2019 is proving to be a tough year for AT&T's DIRECTV NOW with the service continuing to see a drop in the number of subscribers.
Earlier today AT&T released its first-quarter earnings results where it explained DIRECTV NOW saw a loss of 83,000 subscribers during the first three months of the year.
According to AT&T, this now brings the overall total number of DIRECTV NOW subscribers down to 1.5 million.
DIRECTV NOW is only one of the ways in which AT&T offers video services although the bigger picture was not any better. AT&T also confirmed the total number of "premium TV subscribers" overall now stands at 22.4 million.
This represents a loss of 544,000 subscribers during the quarter.
The 83,000 subscriber loss in this quarter is not as bad as the major subscriber loss the service encountered in the previous quarter. Then, AT&T confirmed 267,000 subscribers had left the service.
However, when taking together this puts the number of subscribers down by 350,000 in the last six months. Considering DIRECTV NOW had less than 2 million subscribers to begin with, that six-month decline represents a significant part of the overall user base.
What might be good news for AT&T is that the drop in this quarter could have been much worse.
Following the previous major subscriber drop, AT&T announced an increase in pricing which was accompanied by a decrease in the number of channels on offer. Effectively, reducing the value while charging more for the privilege and leading many subscribers to make clear their intent to switch services.
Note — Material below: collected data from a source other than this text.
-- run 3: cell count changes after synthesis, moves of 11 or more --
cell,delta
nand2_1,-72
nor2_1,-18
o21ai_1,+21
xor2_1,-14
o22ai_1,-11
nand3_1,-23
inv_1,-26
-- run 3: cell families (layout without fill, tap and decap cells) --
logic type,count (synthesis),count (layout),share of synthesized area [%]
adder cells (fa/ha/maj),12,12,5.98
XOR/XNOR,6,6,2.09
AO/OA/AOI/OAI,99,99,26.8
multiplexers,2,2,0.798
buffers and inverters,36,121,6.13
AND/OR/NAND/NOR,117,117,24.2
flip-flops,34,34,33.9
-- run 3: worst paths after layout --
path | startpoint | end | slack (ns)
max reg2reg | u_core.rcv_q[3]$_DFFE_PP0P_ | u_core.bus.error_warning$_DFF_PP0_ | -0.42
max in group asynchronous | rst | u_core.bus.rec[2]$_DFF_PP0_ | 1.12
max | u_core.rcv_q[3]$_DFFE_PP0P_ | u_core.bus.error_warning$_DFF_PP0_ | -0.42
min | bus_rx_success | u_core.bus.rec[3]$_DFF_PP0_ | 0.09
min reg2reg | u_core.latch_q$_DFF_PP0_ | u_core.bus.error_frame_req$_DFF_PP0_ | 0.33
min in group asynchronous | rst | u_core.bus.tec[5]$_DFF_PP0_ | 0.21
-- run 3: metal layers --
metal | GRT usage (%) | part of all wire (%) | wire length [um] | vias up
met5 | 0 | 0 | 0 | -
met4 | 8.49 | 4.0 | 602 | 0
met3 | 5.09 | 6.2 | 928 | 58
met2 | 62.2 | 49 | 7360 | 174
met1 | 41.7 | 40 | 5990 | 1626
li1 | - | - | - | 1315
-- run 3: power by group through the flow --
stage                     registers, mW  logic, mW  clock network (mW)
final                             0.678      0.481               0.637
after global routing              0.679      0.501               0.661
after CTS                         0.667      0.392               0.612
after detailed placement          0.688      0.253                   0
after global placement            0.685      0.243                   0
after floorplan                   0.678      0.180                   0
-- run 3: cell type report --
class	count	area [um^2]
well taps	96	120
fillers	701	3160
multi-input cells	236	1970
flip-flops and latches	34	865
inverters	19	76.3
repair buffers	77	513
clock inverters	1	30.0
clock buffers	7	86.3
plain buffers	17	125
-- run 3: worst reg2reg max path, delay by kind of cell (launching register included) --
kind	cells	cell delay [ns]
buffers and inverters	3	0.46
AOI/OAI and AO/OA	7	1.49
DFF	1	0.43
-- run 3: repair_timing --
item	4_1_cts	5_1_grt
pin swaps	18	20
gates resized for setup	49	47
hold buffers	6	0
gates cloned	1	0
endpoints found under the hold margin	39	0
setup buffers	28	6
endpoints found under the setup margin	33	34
**config.mk**
```make
export PLATFORM = sky130hd
export DESIGN_NAME = bcd_answer_entry_flat
export DESIGN_NICKNAME = d
export VERILOG_FILES = /design/src/rtl/ell201_pkg.sv /design/src/rtl/bcd_answer_entry_if.sv /design/src/rtl/bcd_answer_entry_btn_debounce.sv /design/src/rtl/bcd_answer_entry.sv /design/src/flat_wrapper.sv
export SDC_FILE = /design/constraint.sdc
export NUM_CORES = 1
export LEC_CHECK = 0
export ABC_AREA = 1
export CAP_MARGIN = 40
export CORE_ASPECT_RATIO = 0.9
export CORE_MARGIN = 3
export CORE_UTILIZATION = 57
export DETAILED_ROUTE_END_ITERATION = 8
export GPL_TIMING_DRIVEN = 0
export PLACE_DENSITY = 0.83
export SYNTH_ARGS = -nofsm -noshare
export SYNTH_HDL_FRONTEND = slang
export SYNTH_SLANG_ARGS = --single-unit
```
**constraint.sdc**
```tcl
create_clock -name clk -period 4 [get_ports clk]
set_clock_uncertainty 0.05 [all_clocks]
set_input_delay 0.8 -clock clk [delete_from_list [all_inputs] [get_ports clk]]
set_output_delay 0.8 -clock clk [all_outputs]
set_load 0.005 [all_outputs]
```
**config.mk**
```make
export PLATFORM = sky130hd
export DESIGN_NAME = spi_shift_reg_flat
export DESIGN_NICKNAME = d
export VERILOG_FILES = /design/src/rtl/spi_shift_reg_if.sv /design/src/rtl/spi_shift_reg.sv /design/src/flat_wrapper.sv
export SDC_FILE = /design/constraint.sdc
export NUM_CORES = 1
export LEC_CHECK = 0
export CAP_MARGIN = 20
export CELL_PAD_IN_SITES_DETAIL_PLACEMENT = 0
export CELL_PAD_IN_SITES_GLOBAL_PLACEMENT = 1
export CORE_MARGIN = 4
export CORE_UTILIZATION = 42
export CTS_CLUSTER_DIAMETER = 150
export CTS_CLUSTER_SIZE = 12
export DETAILED_ROUTE_END_ITERATION = 8
export GPL_ROUTABILITY_DRIVEN = 1
export GPL_TIMING_DRIVEN = 0
export HOLD_SLACK_MARGIN = 0.05
export PLACE_DENSITY = 0.95
export SETUP_SLACK_MARGIN = 0.02
export SLEW_MARGIN = 20
export SYNTH_ARGS = -nofsm -noshare
export SYNTH_HDL_FRONTEND = slang
export SYNTH_SLANG_ARGS = --single-unit
```
**constraint.sdc**
```tcl
create_clock -name PCLK -period 4.03 [get_ports PCLK]
set_input_delay 0.6045 -clock PCLK [delete_from_list [all_inputs] [get_ports PCLK]]
set_output_delay 0.6045 -clock PCLK [all_outputs]
set_load 0.02 [all_outputs]
```
**src/rtl/spi_shift_reg_if.sv**
```systemverilog
// Bundle of the SPI data-path control, strobe and data signals between the
// slave-select/APB side (master modport) and the shift register (slave modport).
interface spi_shift_reg_if #(
  parameter int unsigned DATA_W = 8
);
  logic              mstr_i;
  logic              spiswai_i;
  logic              cpha_i;
  logic              lsbfe_i;
  logic              ss_i;
  logic              send_data_i;
  logic [DATA_W-1:0] data_mosi_i;
  logic              sclk_lead_i;
  logic              sclk_trail_i;
  logic              miso_i;
  logic              receive_data_i;
  logic              mosi_o;
  logic [DATA_W-1:0] data_miso_o;
  logic              shift_done_o;

  modport master (
    output mstr_i, spiswai_i, cpha_i, lsbfe_i, ss_i, send_data_i, data_mosi_i,
    output sclk_lead_i, sclk_trail_i, miso_i, receive_data_i,
    input  mosi_o, data_miso_o, shift_done_o
  );

  modport slave (
    input  mstr_i, spiswai_i, cpha_i, lsbfe_i, ss_i, send_data_i, data_mosi_i,
    input  sclk_lead_i, sclk_trail_i, miso_i, receive_data_i,
    output mosi_o, data_miso_o, shift_done_o
  );
endinterface

```
**src/rtl/spi_shift_reg.sv**
```systemverilog
// Master-side SPI shift register: serialises the transmit word on MOSI and assembles MISO.
// Define SPI_SHIFT_LOOPBACK_EN to sample mosi_o instead of miso_i (internal loopback).
module spi_shift_reg #(
  parameter int unsigned DATA_W = 8,
  parameter int unsigned CNT_W  = 4
) (
  input logic            PCLK,
  input logic            PRESET_n,
  spi_shift_reg_if.slave bus
);

  localparam logic [CNT_W-1:0] FullCnt = CNT_W'(DATA_W);
  localparam logic [CNT_W-1:0] LastCnt = CNT_W'(DATA_W - 1);

  logic [DATA_W-1:0] tx_sr_q, tx_sr_d;
  logic [DATA_W-1:0] rx_sr_q, rx_sr_d;
  logic [DATA_W-1:0] data_miso_q, data_miso_d;
  logic [CNT_W-1:0]  bit_cnt_q, bit_cnt_d;
  logic              mosi_q, mosi_d;
  logic              shift_done_q, shift_done_d;

  logic enabled, active, load, lead, trail, sample, shift, sample_bit;

  always_comb begin
    enabled = bus.mstr_i & ~bus.spiswai_i;
    active  = enabled & ~bus.ss_i;
    load    = enabled & bus.send_data_i;
    lead    = active & bus.sclk_lead_i;
    // Simultaneous lead and trail is a protocol error; the trail is dropped.
    trail   = active & bus.sclk_trail_i & ~bus.sclk_lead_i;
    sample  = (bus.cpha_i ? trail : lead) && (bit_cnt_q < FullCnt);
    shift   = bus.cpha_i ? lead : trail;
`ifdef SPI_SHIFT_LOOPBACK_EN
    sample_bit = mosi_q;
`else
    sample_bit = bus.miso_i;
`endif
  end

  always_comb begin
    tx_sr_d      = tx_sr_q;
    rx_sr_d      = rx_sr_q;
    data_miso_d  = data_miso_q;
    bit_cnt_d    = bit_cnt_q;
    mosi_d       = mosi_q;
    shift_done_d = 1'b0;
    if (load) begin
      tx_sr_d   = bus.data_mosi_i;
      rx_sr_d   = '0;
      bit_cnt_d = '0;
      mosi_d    = bus.lsbfe_i ? bus.data_mosi_i[0] : bus.data_mosi_i[DATA_W-1];
    end else begin
      // No advance before the first sample (CPHA=1 first lead re-drives bit 0) or after the last.
      if (shift && (bit_cnt_q != '0) && (bit_cnt_q < FullCnt)) begin
        if (bus.lsbfe_i) begin
          tx_sr_d = tx_sr_q >> 1;
          mosi_d  = tx_sr_q[1];
        end else begin
          tx_sr_d = tx_sr_q << 1;
          mosi_d  = tx_sr_q[DATA_W-2];
        end
      end
      if (sample) begin
        rx_sr_d      = bus.lsbfe_i ? {sample_bit, rx_sr_q[DATA_W-1:1]}
                                   : {rx_sr_q[DATA_W-2:0], sample_bit};
        bit_cnt_d    = bit_cnt_q + CNT_W'(1);
        shift_done_d = (bit_cnt_q == LastCnt);
      end
      if (bus.receive_data_i) begin
        data_miso_d = rx_sr_d;
      end
    end
  end

  always_ff @(posedge PCLK or negedge PRESET_n) begin
    if (!PRESET_n) begin
      tx_sr_q      <= '0;
      rx_sr_q      <= '0;
      data_miso_q  <= '0;
      bit_cnt_q    <= '0;
      mosi_q       <= 1'b0;
      shift_done_q <= 1'b0;
    end else begin
      tx_sr_q      <= tx_sr_d;
      rx_sr_q      <= rx_sr_d;
      data_miso_q  <= data_miso_d;
      bit_cnt_q    <= bit_cnt_d;
      mosi_q       <= mosi_d;
      shift_done_q <= shift_done_d;
    end
  end

  assign bus.mosi_o       = mosi_q;
  assign bus.data_miso_o  = data_miso_q;
  assign bus.shift_done_o = shift_done_q;

endmodule
```
**src/flat_wrapper.sv**
```systemverilog
// flat-port wrapper written by rule: the top's interface ports become plain ports
module spi_shift_reg_flat 
#(
  parameter int unsigned DATA_W = 8,
  parameter int unsigned CNT_W  = 4
)
  (PCLK, PRESET_n, bus_mstr_i, bus_spiswai_i, bus_cpha_i, bus_lsbfe_i, bus_ss_i, bus_send_data_i, bus_data_mosi_i, bus_sclk_lead_i, bus_sclk_trail_i, bus_miso_i, bus_receive_data_i, bus_mosi_o, bus_data_miso_o, bus_shift_done_o);
  spi_shift_reg_if #(.DATA_W(DATA_W)) bus_i ();
  input logic PCLK;
  input logic PRESET_n;
  input wire logic [$bits(bus_i.mstr_i)-1:0] bus_mstr_i;
  input wire logic [$bits(bus_i.spiswai_i)-1:0] bus_spiswai_i;
  input wire logic [$bits(bus_i.cpha_i)-1:0] bus_cpha_i;
  input wire logic [$bits(bus_i.lsbfe_i)-1:0] bus_lsbfe_i;
  input wire logic [$bits(bus_i.ss_i)-1:0] bus_ss_i;
  input wire logic [$bits(bus_i.send_data_i)-1:0] bus_send_data_i;
  input wire logic [$bits(bus_i.data_mosi_i)-1:0] bus_data_mosi_i;
  input wire logic [$bits(bus_i.sclk_lead_i)-1:0] bus_sclk_lead_i;
  input wire logic [$bits(bus_i.sclk_trail_i)-1:0] bus_sclk_trail_i;
  input wire logic [$bits(bus_i.miso_i)-1:0] bus_miso_i;
  input wire logic [$bits(bus_i.receive_data_i)-1:0] bus_receive_data_i;
  output wire logic [$bits(bus_i.mosi_o)-1:0] bus_mosi_o;
  output wire logic [$bits(bus_i.data_miso_o)-1:0] bus_data_miso_o;
  output wire logic [$bits(bus_i.shift_done_o)-1:0] bus_shift_done_o;
  assign bus_i.mstr_i = bus_mstr_i;
  assign bus_i.spiswai_i = bus_spiswai_i;
  assign bus_i.cpha_i = bus_cpha_i;
  assign bus_i.lsbfe_i = bus_lsbfe_i;
  assign bus_i.ss_i = bus_ss_i;
  assign bus_i.send_data_i = bus_send_data_i;
  assign bus_i.data_mosi_i = bus_data_mosi_i;
  assign bus_i.sclk_lead_i = bus_sclk_lead_i;
  assign bus_i.sclk_trail_i = bus_sclk_trail_i;
  assign bus_i.miso_i = bus_miso_i;
  assign bus_i.receive_data_i = bus_receive_data_i;
  assign bus_mosi_o = bus_i.mosi_o;
  assign bus_data_miso_o = bus_i.data_miso_o;
  assign bus_shift_done_o = bus_i.shift_done_o;
  spi_shift_reg #(.DATA_W(DATA_W), .CNT_W(CNT_W)) u_core (.PCLK(PCLK), .PRESET_n(PRESET_n), .bus(bus_i));
endmodule
```
==> Flow_metrics.wiki, run 1 <==
{| class="wikitable"
! Metric !! Value
|-
| Filler instances || 310
|-
| Area of the placeable core || 0.00344 sq mm
|-
| Max FO, Critical Path || 10
|-
| Count of pins on the block boundary || 30
|-
| Area taken by multi-input logic gates || 726 sq um
|-
| Final min period || 2.22 ns
|-
| Post-Synthesis Cell Area || ~0.0015 sq mm
|-
| Cell leakage power || 0.839 nW
|-
| Number of cells produced by synthesis || 143
|-
| Placer congestion estimate || just over 0.7
|-
| DR pass1 iterations || 3
|-
| Final Net Count || 200
|-
| Post-Layout Cell Count || about 230
|-
| Library cell occupying the most area in the post-synthesis netlist || dfrtp_1
|-
| Synthesized area per cell || around 11 sq um
|-
| Post-synth EDFFs || 0
|-
| Aggregate routed wire length || roughly 3200 microns
|-
| Met1 demand-to-capacity share in global routing || between 10% and 20%
|-
| Area share of and/or/nand/nor cells after synthesis || between 10% and 20%
|-
| Total global routing overflow || 0
|-
| Die area || approximately 0.0047 sq mm
|-
| Post-CTS Hold Fix Bufs || 0
|-
| Number of nets in the synthesized netlist || between 150 and 200
|-
| Post-cts resize count || 0
|-
| HPWL after detailed placement || around 2400 microns
|-
| Total placed cells including tap cells || 217
|-
| Final setup violation count || 0
|-
| Met3 routing resource usage after global routing || 3.78%
|-
| Std cell rows || 21
|-
| DRC violation total after the first TritonRoute iteration || 50
|-
| Critical Path Sink Type || flip-flop
|-
| CTS tree || done
|-
| Async set-reset flop share out of synthesis || 100%
|-
| Die width || slightly below 70 microns
|-
| Adder-cell area share of the yosys netlist || under 10%
|-
| Number of warning messages in the yosys log || 0
|-
| Worst clock skew on the final layout || 0.00444 ns
|-
| Class of the tightest hold or removal check || in -> async
|-
| Critical setup path kind || in -> reg
|-
| Sequential cell area || between 700 and 800 sq um
|-
| Wire length of the first global-routing pass || around 5400 microns
|-
| Die Y || 68.4 microns
|-
| Total of flip-flops plus latches after synthesis || 30
|-
| CP Launch Type || input pin
|-
| Share of layout cells above drive strength 1 || 19.0%
|-
| Cell area power density || between 300 and 400 mW/mm^2
|-
| Unrepaired setup endpoints after global routing || false
|-
| Final count of hold timing violations || 0
|-
| Antenna-violating nets left || 0
|-
| Quantity of I/O buffers inserted on ports || 28
|-
| Area delta synth->final || 28.9%
|-
| Post CTS Setup Buffer Count || 0
|-
| Seq/Total Area, Yosys || 48.9%
|-
| Setup TNS after final layout || 0 ns
|-
| GR peak layer || met2
|-
| Xor and xnor area share after synthesis || 0.571%
|-
| Dominant synthesized flop cell || dfrtp_1
|-
| Number of vias after detailed routing || about 1100
|-
| # diodes || 0
|-
| Bufs on Longest Clock Path || 2
|-
| Endpoint arrival time on the critical path || ~2.4 ns
|-
| Post-synth top area share || 48.9%
|-
| Worst IR Drop VDD || 0.241 mV
|-
| Transition time at the pin with the least slew margin || 0.663 ns
|-
| Overall fraction of global-route tracks in use || between 15 and 20%
|-
| Total design power || ~0.00074 W
|-
| Number of antenna violations at the first check in global routing || 0
|-
| Clock latency reported for the late side of the worst-skew pair || approximately 0.28 ns
|-
| H-tree depth || 2
|-
| Mux contribution to synthesized area || a little under a quarter
|-
| F_max || about 450 MHz
|-
| Worst slew margin relative to its limit || between 50% and 60%
|-
| Average detailed-routed wire length per instance || 14.3 microns
|-
| Clock transition at the registers of the reported paths || 0.06 ns
|-
| Unique cell type count in the Yosys netlist || 26
|-
| Complex-gate fraction of the synthesized area || 7.59%
|-
| Required time of the critical path || approximately 4.2 ns
|-
| Number of buffers created by CTS || 5
|-
| Via-to-Cell Ratio || approximately 5
|-
| Max-cap check violation count || 0
|-
| Number of sinks handled by clock tree synthesis || 30
|-
| Area contributors post-synth || dfrtp_1 (49%), mux2i_1 (12%), mux2_2 (11%)
|-
| Combinational family with the most area after synthesis || multiplexers
|-
| DRC Markers || 0
|-
| Fin. max-slew vios || 0
|-
| Initial cell density of the core || approximately 45%
|-
| Met2 usage in global routing || roughly a quarter
|-
| Result of the run || finished, final reports clean
|-
| Share of the cycle needed by the critical path after routing || between 50% and 60%
|-
| Maximum number of pins on one net before global-route repair || 31
|-
| Clock root cell || clkbuf_8
|-
| Vias in the first global route || roughly 1200
|}
## flip-flops by register name, summed over array words and instances, names as in the netlist
name,cells
u_core.bus.data_miso_o,8
u_core.rx_sr_q,8
u_core.tx_sr_q,8
u_core.bit_cnt_q,4
u_core.bus.mosi_o,1
u_core.bus.shift_done_o,1
## placed cells by master (no fill, tap or decap)
cell,n
nor2b_1,1
clkbuf_8,8
mux2_2,15
o21ai_0,1
or3b_2,2
or2_2,2
xnor2_1,1
mux2i_1,19
dfrtp_1,30
buf_1,1
o21ai_1,16
inv_1,3
a21oi_2,1
nor2_1,13
clkdlybuf4s50_1,27
nand3_1,1
nand3b_1,1
and2_1,1
buf_2,2
a211oi_1,1
clkbuf_1,4
or4b_4,1
nand2b_1,3
and3b_1,1
nand2_1,19
buf_6,2
ha_1,2
a221oi_2,1
## final cells by class
cell class / instances / area share (%)
sequential: 30 / 38.0
multi-input combinational: 102 / 36.7
timing repair buffer: 28 / 13.9
clock buffer: 8 / 5.57
tap: 46 / 2.91
buffer: 8 / 2.34
inverter: 3 / 0.570
## kinds of logic (layout without fill, tap and decap cells)
family                     Yosys count  after routing
buffers and inverters               11             47
xor gates and xnor gates             1              1
DFF                                 30             30
AOI/OAI and AO/OA                   20             20
adders and majority gates            2              2
and+or+nand+nor                     45             45
muxes                               34             34
## per-layer routing
metal | share of wire (%) | vias to the layer above | wire (microns)
met1 | 45 | 535 | 1450
li1 | - | 558 | -
met4 | 1.6 | 0 | 53
met2 | 49 | 22 | 1580
met5 | 0 | - | 0
met3 | 4.4 | 5 | 142
## critical path, stage by stage
cell and delay [ns]:
clkdlybuf4s50_1 0.49, or4b_4 0.49, a21oi_2 0.19, buf_6 0.20
mux2i_1 0.28, o21ai_1 0.11
## per-stage QoR
stage / worst slack [ns] / util, % / hold slack [ns] / cell area, sq um
after global routing: 1.71 / 57.4 / 0.400 / 1980
final: 1.81 / 57.4 / 0.353 / 1980
after global placement: 1.58 / 54.4 / 0.472 / 1870
after floorplan: 2.15 / - / 0.309 / 1530
after CTS: 1.80 / 57.4 / 0.371 / 1980
after detailed placement: 1.51 / 54.2 / 0.479 / 1870
## cell usage after synthesis, types with 3 or more instances
cell / n
clkbuf_1: 4
dfrtp_1: 30
inv_1: 3
mux2_2: 15
mux2i_1: 19
nand2_1: 19
nand2b_1: 3
nor2_1: 13
o21ai_1: 16
## report_power, final
group / switching (W) / internal, W
logic: 0.0000520 / 0.0000611
registers: 0.0000183 / 0.000325
clock network: 0.000110 / 0.000172
## worst paths after layout
| path | depth (start not counted) | to | slack [ns] | start |
|---|---|---|---|---|
| worst min-delay path | 1 | u_core.bus.data_miso_o[5] | 0.35 | PRESET_n |
| worst max-delay path | 6 | u_core.bus.data_miso_o[5] | 1.81 | bus_mstr_i |
| min in group PCLK | 2 | u_core.bus.data_miso_o[7] | 0.48 | u_core.bus.data_miso_o[7] |
| max in group asynchronous | 1 | u_core.bus.data_miso_o[0] | 3.25 | PRESET_n |
| worst min register to register | 2 | u_core.bus.data_miso_o[7] | 0.48 | u_core.bus.data_miso_o[7] |
| worst max register to register | 5 | u_core.bus.data_miso_o[5] | 2.18 | u_core.bit_cnt_q[3] |
No activity file was read; power rests on OpenSTA's default activity.
==> inputs of run 2 (changes only) <==
- CORE_UTILIZATION: 42 -> 39
- PLACE_DENSITY: 0.95 -> 0.9
- clock period: 4.03 -> 2.1 ns (I/O delays scaled with it)
==> run 2 against run 1 <==
Against the previous run:
- cell area shrank 1.5%
- utilization down 5.4 points
- global-route usage is 1.4 points lower
- combinational power grew 93%
- worst setup slack worse by 1.6 ns
- sequential power rose by 92%
- first-iteration DRC count shrank 24%
- register-to-register slack worse by 2.0 ns
- cell count up 0.44%
- non-clock buffer count did not move
- critical path type unchanged
==> Flow_metrics.wiki, run 2 (synthesis gave the netlist of run 1 again) <==
{| class="wikitable"
! Metric !! Value
|-
| F_max || around 520 MHz
|-
| Std cell rows || 22 (+4.8%)
|-
| Required time of the critical path || 2.25 ns (-1.93 ns)
|-
| Worst IR Drop VDD || 0.429 mV (+78%)
|-
| Critical path origin || bus_mstr_i
|-
| Fin. max-slew vios || 0 (unchanged)
|-
| Overall fraction of global-route tracks in use || 14.5% (-1.4 points)
|-
| Result of the run || finished, final reports clean
|-
| DR pass1 iterations || 4 (+1)
|-
| DRC Markers || 0 (unchanged)
|-
| Bufs on Longest Clock Path || 2 (unchanged)
|-
| Final Instance Area || 0.00195 sq mm (-1.5%)
|-
| Final min period || 1.93 ns
|-
| Aggregate routed wire length || 3300 microns (+2.3%)
|-
| Post-CTS Hold Fix Bufs || 0 (unchanged)
|-
| Number of antenna violations at the first check in global routing || 0 (unchanged)
|-
| Worst clock skew on the final layout || 0.00404 ns (-0.000395 ns)
|-
| Filler instances || 353 (+14%)
|-
| Share of the cycle needed by the critical path after routing || about 90%
|-
| Die Y || 70.7 microns (+3.3%)
|-
| Transition time at the pin with the least slew margin || 0.676 ns (+0.0132 ns)
|-
| Initial cell density of the core || 41.0% (-3.6 points)
|-
| Clock root cell || clkbuf_8
|-
| # diodes || 0 (unchanged)
|-
| Number of vias after detailed routing || 1134 (+1.3%)
|-
| Maximum number of pins on one net before global-route repair || 31 (unchanged)
|-
| HPWL after detailed placement || 2490 microns (+5.7%)
|-
| Total global routing overflow || 0 (unchanged)
|-
| Final Net Count || 200 (unchanged)
|-
| Reg-to-reg critical path startpoint || u_core.bit_cnt_q[3]
|-
| Via-to-Cell Ratio || 5.02 (+0.80%)
|-
| Area of placed instances || 0.00187 sq mm (+0.13%)
|-
| Final count of hold timing violations || 0 (unchanged)
|-
| Die area || 0.00500 sq mm (+6.8%)
|-
| Worst slew margin relative to its limit || 54.9% (-0.88 points)
|-
| Worst slack on hold paths || 0.0703 ns (-0.282 ns)
|-
| Unrepaired setup endpoints after global routing || false
|-
| Cell depth of the worst flop-to-flop path || 5 (unchanged)
|-
| Area delta synth->final || 27.0%
|-
| Critical setup path kind || in -> reg
|-
| Vias in the first global route || 1219 (-0.73%)
|-
| Post-cts resize count || 0 (unchanged)
|-
| Max FO, Critical Path || 10 (unchanged)
|-
| Quantity of I/O buffers inserted on ports || 28 (unchanged)
|-
| Max-cap check violation count || 0 (unchanged)
|-
| Wire length of the first global-routing pass || 5800 microns (+6.7%)
|-
| Area of the placeable core || 0.00374 sq mm (+8.8%)
|-
| Commonest non-fill, non-tap cells in the layout || dfrtp_1 (30), clkdlybuf4s50_1 (27), mux2i_1 (19), nand2_1 (19), o21ai_1 (16)
|-
| DRC violation total after the first TritonRoute iteration || 38 (-24%)
|-
| CP Launch Type || input pin
|-
| CTS tree || done
|-
| Critical Path Sink Type || flip-flop
|-
| Clock latency reported for the late side of the worst-skew pair || 0.28 ns (about the same)
|-
| Most common library cell in the layout ignoring fill and taps || dfrtp_1
|-
| Final setup violation count || 0 (unchanged)
|-
| Number of sinks handled by clock tree synthesis || 30 (unchanged)
|-
| Count of pins on the block boundary || 30 (unchanged)
|-
| Endpoint arrival time on the critical path || 2.09 ns (-0.29 ns)
|-
| Number of buffers created by CTS || 5 (unchanged)
|-
| Post CTS Setup Buffer Count || 0 (unchanged)
|-
| H-tree depth || 2 (unchanged)
|-
| Average detailed-routed wire length per instance || 14.6 microns (+1.9%)
|-
| Antenna-violating nets left || 0 (unchanged)
|-
| Setup TNS after final layout || 0 ns (unchanged)
|-
| Class of the tightest hold or removal check || in -> async
|-
| Placer congestion estimate || 0.753 (+3.9%)
|-
| Clock transition at the registers of the reported paths || 0.06 ns (about the same)
|-
| Die width || 70.7 microns (+3.3%)
|-
| Cell area power density || 671 mW/mm^2 (+80%)
|-
| Share of layout cells above drive strength 1 || 18.5% (-0.46 points)
|-
| Cell leakage power || 0.825 nW (-1.6%)
|}
## run 2: cell types whose count changed in the layout (fill, tap and decap cells not counted)
cell      change
clkbuf_8      -3
clkinv_2      +2
## run 2: path summary, 6_finish.rpt
path                                        endpoint  slack [ns]
min                          u_core.bus.shift_done_o        0.07
min in group PCLK          u_core.bus.data_miso_o[6]        0.49
max reg2reg                u_core.bus.data_miso_o[1]        0.23
max in group asynchronous          u_core.rx_sr_q[5]        1.59
max                        u_core.bus.data_miso_o[1]        0.17
min reg2reg                u_core.bus.data_miso_o[6]        0.49
## run 2: layout make-up
cell class / instances / area (sq um) / area share, %
sequential: 30 / 751 / 38.5
multi-input combinational: 102 / 726 / 37.3
timing repair buffer: 28 / 275 / 14.1
clock buffer: 5 / 68.8 / 3.53
tap: 48 / 60.1 / 3.08
buffer: 8 / 46.3 / 2.38
inverter: 3 / 11.3 / 0.578
clock inverter: 2 / 10.0 / 0.514
## run 2: worst max-delay path, cell delays in order
cell and delay [ns]:
clkdlybuf4s50_1 0.48, or4b_4 0.49, a21oi_2 0.20, buf_6 0.20
mux2i_1 0.28, o21ai_1 0.11
## run 2: metrics by stage
stage / cells / setup WS, ns / util [%] / power (W)
2_1_floorplan: 143 / 0.443 / - / 0.000791
3_3_place_gp: 219 / -0.0614 / 50.1 / 0.000875
3_5_place_dp: 219 / -0.111 / 49.9 / 0.000889
4_1_cts: 226 / 0.177 / 52.0 / 0.00132
5_1_grt: 226 / 0.119 / 52.0 / 0.00138
6_report: 226 / 0.167 / 52.0 / 0.00131
## run 2: power breakdown
group | total, W | leakage, nW | internal [W] | switching (W)
Clock | 0.000432 | 0.0438 | 0.000222 | 0.000210
Combinational | 0.000218 | 0.377 | 0.000117 | 0.000101
Sequential | 0.000657 | 0.404 | 0.000624 | 0.0000335
Total | 0.00131 | 0.825 | 0.000963 | 0.000345
## run 2: layer usage
layer	GRT usage, %	vias up	part of all wire (%)
li1	-	556	-
met4	4.38	0	1.1
met5	0	-	0
met3	6.25	5	6.6
met2	22.8	25	47
met1	18.2	548	45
With the price increase in mind and considering less exited in the last quarter compared to the quarter before, this might be viewed as a "win" by AT&T under the circumstances.
Of course, these quarterly results do not paint the full picture of the effects of the plan changes.
AT&T announced the introduction of the new plans in early-to-mid March which is fairly late in the first quarter. Likewise, the price increase did not officially take effect for existing subscribers until April 12 – the second quarter of the year.
On this basis, it is likely that the current quarterly figures are not realistically showcasing the effects of those price increases and plan changes. A better picture will become available when the company releases its next quarter results in three months time.
Providing the next quarter results do roll out as expected then it seems likely AT&T will once again declare yet another subscriber drop number. This in itself will be noteworthy as it will result in the third quarterly subscriber drop in a row.
This is also at a time when all other indications point to a rise in the move away from traditional linear solutions to services just like DIRECTV NOW. Just not DIRECTV NOW in particular.
What may help to soften the effects of the price increase is DIRECTV NOW was not alone in this respect. YouTube TV also upped its prices recently putting it directly on price par with AT&T's option.
Both DIRECTV NOW and YouTube TV's price increases will likely prove most beneficial to Sling TV and Hulu with Live TV – who happen to now be the two current leaders in this market.